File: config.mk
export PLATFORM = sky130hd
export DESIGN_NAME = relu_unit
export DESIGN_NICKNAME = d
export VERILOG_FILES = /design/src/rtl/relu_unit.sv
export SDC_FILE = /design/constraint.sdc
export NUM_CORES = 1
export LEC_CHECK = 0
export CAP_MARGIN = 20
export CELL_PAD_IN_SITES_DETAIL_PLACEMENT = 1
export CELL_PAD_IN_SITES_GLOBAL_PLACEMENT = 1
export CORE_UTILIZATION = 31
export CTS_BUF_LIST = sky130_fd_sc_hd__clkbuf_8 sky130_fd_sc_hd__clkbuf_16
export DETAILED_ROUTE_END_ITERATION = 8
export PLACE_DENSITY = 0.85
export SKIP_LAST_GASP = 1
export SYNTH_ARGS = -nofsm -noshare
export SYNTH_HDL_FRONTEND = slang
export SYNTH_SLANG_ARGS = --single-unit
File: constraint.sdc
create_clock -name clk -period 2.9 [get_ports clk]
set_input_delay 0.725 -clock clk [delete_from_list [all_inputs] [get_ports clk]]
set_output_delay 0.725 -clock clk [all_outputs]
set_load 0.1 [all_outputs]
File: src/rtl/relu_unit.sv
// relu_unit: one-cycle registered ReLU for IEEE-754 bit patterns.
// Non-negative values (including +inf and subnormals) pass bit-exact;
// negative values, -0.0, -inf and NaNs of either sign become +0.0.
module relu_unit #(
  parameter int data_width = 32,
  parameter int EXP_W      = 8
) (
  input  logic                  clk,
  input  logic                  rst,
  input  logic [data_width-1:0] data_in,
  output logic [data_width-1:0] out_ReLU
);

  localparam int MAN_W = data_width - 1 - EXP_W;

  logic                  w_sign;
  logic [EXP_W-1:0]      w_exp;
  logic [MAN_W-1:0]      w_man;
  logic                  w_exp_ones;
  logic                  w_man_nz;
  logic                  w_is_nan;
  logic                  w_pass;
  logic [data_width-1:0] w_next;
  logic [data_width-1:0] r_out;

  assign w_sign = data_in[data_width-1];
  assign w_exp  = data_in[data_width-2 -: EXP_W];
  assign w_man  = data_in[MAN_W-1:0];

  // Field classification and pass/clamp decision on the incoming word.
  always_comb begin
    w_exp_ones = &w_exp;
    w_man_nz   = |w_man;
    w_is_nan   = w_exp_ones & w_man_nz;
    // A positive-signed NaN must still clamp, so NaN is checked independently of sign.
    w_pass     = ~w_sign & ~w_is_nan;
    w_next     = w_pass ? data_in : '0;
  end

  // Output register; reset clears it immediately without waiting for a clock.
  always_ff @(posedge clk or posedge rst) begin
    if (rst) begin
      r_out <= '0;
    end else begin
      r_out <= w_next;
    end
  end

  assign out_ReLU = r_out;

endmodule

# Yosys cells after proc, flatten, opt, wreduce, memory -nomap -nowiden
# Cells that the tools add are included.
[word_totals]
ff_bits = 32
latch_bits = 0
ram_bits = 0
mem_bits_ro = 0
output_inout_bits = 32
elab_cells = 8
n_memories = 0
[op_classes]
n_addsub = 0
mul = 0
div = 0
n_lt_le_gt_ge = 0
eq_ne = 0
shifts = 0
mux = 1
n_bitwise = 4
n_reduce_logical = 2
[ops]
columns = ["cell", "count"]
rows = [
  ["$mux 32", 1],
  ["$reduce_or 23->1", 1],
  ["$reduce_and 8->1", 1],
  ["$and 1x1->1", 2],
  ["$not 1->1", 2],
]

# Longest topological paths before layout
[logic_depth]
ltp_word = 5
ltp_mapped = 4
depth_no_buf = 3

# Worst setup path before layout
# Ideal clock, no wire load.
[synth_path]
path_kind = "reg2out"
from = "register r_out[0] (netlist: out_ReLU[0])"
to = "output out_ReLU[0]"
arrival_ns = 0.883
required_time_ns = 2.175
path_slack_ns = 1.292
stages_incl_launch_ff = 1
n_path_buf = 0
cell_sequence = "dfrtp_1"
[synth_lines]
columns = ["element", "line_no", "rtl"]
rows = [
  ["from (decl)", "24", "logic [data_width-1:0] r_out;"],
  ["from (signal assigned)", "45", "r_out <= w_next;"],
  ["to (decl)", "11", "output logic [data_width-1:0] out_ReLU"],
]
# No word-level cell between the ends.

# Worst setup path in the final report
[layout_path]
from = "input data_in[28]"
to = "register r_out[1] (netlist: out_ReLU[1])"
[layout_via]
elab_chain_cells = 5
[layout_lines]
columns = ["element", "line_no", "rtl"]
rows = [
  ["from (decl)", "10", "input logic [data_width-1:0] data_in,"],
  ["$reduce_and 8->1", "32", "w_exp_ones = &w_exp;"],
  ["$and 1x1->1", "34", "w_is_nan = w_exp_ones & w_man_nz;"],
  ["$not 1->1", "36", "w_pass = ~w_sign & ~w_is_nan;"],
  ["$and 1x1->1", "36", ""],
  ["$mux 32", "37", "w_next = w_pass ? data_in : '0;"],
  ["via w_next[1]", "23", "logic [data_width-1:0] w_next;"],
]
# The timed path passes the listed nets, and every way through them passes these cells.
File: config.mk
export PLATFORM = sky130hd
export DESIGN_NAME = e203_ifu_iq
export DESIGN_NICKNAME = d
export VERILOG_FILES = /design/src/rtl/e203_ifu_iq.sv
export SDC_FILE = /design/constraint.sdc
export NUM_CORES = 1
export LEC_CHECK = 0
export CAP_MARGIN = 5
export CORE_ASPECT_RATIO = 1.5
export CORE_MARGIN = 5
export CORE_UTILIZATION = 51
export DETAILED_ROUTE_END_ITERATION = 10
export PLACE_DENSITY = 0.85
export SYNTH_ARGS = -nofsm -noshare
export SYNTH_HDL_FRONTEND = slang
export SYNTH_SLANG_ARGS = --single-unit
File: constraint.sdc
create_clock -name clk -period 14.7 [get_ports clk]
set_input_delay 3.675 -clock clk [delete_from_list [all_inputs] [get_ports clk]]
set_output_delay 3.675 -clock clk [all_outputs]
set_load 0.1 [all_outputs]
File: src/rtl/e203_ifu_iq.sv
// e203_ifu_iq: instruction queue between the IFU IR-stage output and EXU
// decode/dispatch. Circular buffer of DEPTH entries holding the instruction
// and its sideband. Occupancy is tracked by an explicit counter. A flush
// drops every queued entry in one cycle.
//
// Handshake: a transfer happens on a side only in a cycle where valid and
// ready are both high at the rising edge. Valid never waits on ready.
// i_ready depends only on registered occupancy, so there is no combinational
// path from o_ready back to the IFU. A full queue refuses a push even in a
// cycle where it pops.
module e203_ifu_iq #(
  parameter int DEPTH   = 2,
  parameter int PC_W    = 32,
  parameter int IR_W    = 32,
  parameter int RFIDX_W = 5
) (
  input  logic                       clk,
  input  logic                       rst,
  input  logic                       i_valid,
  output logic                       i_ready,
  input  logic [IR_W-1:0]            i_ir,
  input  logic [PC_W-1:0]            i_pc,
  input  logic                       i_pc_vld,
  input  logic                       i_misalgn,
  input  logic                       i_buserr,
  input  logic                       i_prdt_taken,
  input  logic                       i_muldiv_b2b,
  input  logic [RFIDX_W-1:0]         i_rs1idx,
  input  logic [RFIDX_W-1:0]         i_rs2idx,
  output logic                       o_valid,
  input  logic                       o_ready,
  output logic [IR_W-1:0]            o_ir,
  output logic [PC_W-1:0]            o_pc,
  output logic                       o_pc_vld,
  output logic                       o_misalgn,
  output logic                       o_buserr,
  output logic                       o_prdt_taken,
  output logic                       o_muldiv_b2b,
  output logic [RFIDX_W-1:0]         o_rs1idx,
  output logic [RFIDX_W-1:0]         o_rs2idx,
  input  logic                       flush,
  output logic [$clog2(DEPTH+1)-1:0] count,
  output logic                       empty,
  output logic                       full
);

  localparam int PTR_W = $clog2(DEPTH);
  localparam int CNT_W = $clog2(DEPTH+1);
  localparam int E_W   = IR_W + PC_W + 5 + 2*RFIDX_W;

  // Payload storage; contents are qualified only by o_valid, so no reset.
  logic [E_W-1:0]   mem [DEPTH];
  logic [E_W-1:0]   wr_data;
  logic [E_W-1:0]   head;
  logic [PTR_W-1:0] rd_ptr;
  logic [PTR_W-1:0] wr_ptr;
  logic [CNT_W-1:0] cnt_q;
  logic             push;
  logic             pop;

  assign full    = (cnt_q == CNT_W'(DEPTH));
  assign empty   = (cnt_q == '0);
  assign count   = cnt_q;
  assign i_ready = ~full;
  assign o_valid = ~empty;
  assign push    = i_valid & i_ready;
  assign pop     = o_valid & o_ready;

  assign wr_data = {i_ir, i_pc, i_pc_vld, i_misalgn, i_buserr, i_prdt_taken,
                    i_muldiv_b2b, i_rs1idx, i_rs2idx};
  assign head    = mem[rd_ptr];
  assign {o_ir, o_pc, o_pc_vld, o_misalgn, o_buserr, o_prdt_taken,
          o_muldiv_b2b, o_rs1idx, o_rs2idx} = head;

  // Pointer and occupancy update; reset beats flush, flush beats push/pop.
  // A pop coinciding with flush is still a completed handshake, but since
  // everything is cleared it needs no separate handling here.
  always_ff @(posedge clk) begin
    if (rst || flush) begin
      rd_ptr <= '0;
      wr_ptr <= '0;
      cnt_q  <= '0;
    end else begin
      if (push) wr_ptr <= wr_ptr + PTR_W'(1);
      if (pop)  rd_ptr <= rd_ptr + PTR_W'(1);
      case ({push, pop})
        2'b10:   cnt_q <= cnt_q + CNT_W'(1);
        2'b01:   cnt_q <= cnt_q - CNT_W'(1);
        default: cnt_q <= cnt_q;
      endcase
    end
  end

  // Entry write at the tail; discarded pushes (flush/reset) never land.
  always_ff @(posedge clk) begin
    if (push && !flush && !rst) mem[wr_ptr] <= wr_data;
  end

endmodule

☆ ☆ ☆ ☆ ☆ ☆ ☆

__Task description__: Note every line in the material with "flush" and copy it.

__Finished exercise__:
// and its sideband. Occupancy is tracked by an explicit counter. A flush
  input  logic                       flush,
  // Pointer and occupancy update; reset beats flush, flush beats push/pop.
  // A pop coinciding with flush is still a completed handshake, but since
    if (rst || flush) begin
  // Entry write at the tail; discarded pushes (flush/reset) never land.
    if (push && !flush && !rst) mem[wr_ptr] <= wr_data;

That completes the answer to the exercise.